Aim of the task: The expected response is a copy of every line in the entries below that includes the word "stored".

Raw data START

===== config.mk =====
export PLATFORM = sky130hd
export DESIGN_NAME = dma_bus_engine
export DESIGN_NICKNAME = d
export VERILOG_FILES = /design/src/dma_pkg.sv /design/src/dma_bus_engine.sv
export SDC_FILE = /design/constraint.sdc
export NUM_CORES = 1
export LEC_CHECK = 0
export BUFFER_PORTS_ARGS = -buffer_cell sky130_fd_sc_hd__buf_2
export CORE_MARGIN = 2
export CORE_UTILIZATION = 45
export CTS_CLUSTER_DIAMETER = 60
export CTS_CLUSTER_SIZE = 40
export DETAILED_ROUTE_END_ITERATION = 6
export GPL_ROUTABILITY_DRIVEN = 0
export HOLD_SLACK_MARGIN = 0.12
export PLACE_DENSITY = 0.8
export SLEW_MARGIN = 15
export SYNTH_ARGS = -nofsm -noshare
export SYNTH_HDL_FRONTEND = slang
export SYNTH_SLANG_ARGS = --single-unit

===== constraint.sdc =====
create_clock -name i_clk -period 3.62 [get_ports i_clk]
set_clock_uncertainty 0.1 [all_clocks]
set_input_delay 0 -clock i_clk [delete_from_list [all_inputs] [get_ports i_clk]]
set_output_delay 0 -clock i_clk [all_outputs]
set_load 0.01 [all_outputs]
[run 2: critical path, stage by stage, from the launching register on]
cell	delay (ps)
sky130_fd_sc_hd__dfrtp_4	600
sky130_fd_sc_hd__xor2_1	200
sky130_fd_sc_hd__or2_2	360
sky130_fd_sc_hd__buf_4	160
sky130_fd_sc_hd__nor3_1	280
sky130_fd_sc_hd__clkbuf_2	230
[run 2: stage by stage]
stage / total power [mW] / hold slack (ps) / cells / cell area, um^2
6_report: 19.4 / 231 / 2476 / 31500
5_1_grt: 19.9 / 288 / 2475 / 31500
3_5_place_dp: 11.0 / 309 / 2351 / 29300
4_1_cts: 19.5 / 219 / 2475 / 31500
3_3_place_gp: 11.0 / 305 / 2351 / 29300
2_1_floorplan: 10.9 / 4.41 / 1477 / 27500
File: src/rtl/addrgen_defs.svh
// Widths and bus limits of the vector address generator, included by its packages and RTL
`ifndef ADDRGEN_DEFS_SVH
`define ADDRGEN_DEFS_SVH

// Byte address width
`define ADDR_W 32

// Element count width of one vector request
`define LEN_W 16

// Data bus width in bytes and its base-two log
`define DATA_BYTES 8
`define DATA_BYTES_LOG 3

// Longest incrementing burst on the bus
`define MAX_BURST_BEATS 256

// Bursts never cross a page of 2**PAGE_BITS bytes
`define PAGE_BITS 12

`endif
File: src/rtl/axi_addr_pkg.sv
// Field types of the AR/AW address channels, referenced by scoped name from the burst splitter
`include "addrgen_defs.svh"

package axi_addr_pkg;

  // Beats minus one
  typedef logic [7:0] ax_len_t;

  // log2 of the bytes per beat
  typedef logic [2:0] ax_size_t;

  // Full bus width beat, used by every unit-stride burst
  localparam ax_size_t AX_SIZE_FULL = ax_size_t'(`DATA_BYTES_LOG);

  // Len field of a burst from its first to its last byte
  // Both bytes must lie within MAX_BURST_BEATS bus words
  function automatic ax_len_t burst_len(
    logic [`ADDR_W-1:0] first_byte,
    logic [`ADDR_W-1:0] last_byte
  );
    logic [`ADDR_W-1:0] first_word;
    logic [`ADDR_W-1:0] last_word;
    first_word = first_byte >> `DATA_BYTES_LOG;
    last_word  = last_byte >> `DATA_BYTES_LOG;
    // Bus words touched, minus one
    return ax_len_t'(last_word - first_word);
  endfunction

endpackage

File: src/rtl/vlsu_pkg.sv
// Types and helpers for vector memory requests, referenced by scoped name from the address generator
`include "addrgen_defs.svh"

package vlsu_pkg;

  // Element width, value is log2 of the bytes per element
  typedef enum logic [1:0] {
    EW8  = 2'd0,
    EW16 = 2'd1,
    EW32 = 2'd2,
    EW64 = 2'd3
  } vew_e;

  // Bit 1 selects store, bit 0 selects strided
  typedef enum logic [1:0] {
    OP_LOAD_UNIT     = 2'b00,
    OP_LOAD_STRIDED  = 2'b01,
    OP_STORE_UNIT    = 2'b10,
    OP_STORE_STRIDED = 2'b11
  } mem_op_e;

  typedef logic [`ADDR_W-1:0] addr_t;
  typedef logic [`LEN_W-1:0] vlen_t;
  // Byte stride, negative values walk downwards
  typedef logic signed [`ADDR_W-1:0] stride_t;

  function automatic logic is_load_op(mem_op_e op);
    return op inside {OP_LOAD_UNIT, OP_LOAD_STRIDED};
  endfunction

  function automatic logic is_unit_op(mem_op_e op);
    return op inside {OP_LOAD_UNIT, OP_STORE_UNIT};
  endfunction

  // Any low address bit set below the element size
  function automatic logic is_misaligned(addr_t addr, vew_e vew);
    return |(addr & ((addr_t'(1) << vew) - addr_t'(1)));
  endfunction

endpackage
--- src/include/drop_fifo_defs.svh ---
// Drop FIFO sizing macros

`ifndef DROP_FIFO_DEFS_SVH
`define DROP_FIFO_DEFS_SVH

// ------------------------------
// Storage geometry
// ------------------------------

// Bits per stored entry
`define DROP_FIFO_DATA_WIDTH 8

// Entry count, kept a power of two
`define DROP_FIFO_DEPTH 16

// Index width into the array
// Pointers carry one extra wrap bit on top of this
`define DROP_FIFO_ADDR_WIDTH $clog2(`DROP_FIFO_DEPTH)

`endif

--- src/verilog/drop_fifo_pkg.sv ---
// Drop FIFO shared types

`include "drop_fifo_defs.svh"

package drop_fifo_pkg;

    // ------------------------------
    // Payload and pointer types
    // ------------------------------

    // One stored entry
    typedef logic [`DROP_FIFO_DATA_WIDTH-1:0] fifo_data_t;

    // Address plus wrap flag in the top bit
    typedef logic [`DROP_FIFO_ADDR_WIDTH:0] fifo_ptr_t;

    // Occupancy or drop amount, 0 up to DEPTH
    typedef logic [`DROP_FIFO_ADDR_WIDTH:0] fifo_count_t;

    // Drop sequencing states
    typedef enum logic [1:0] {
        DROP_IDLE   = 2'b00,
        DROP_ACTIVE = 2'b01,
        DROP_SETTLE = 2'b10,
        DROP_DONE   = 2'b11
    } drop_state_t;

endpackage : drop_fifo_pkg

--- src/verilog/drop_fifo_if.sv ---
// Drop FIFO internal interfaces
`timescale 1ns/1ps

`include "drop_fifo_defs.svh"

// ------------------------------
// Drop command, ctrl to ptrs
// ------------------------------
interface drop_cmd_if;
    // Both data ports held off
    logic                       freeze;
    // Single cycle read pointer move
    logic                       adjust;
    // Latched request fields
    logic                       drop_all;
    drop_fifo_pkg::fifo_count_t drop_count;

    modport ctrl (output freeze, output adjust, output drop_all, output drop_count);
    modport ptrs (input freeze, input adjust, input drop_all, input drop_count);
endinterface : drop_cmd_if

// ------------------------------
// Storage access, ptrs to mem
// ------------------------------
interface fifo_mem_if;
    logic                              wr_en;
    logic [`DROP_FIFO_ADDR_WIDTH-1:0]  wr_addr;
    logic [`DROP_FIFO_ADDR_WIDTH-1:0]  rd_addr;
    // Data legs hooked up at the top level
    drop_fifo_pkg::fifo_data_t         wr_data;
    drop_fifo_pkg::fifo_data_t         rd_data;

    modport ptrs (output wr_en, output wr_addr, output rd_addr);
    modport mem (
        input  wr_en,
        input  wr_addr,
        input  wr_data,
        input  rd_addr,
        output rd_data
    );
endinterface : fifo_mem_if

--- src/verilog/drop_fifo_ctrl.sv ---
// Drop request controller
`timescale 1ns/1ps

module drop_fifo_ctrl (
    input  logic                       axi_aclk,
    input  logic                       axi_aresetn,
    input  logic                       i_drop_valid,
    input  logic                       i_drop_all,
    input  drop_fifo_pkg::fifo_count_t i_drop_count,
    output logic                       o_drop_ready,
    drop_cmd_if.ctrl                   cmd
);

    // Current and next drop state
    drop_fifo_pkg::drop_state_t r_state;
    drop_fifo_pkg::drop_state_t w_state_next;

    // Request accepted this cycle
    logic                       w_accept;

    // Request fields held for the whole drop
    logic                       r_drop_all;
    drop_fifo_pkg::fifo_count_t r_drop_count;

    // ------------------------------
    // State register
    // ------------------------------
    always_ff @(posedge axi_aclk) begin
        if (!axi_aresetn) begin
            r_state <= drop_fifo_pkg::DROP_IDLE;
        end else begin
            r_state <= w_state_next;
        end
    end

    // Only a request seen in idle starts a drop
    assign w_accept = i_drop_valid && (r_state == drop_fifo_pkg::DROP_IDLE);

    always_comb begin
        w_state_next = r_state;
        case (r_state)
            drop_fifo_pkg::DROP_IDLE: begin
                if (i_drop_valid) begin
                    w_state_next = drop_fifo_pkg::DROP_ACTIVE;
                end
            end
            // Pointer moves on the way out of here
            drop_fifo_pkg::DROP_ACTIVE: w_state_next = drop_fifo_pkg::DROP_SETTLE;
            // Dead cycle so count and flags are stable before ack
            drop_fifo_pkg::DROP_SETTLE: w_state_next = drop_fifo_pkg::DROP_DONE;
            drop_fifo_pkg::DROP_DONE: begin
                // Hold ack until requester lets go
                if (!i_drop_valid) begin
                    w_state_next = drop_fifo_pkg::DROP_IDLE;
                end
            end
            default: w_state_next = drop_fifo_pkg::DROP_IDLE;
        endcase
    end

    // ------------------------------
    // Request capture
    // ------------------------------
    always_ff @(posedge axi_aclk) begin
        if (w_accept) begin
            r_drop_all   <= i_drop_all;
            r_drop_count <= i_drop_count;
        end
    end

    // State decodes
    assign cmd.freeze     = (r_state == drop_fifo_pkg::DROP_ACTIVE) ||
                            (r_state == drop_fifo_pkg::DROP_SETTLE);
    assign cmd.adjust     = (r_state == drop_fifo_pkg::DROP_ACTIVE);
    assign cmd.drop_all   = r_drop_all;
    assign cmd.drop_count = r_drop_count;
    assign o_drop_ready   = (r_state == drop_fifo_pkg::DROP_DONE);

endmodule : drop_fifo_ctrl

Raw data END

Result of the task:
// Bits per stored entry
    // One stored entry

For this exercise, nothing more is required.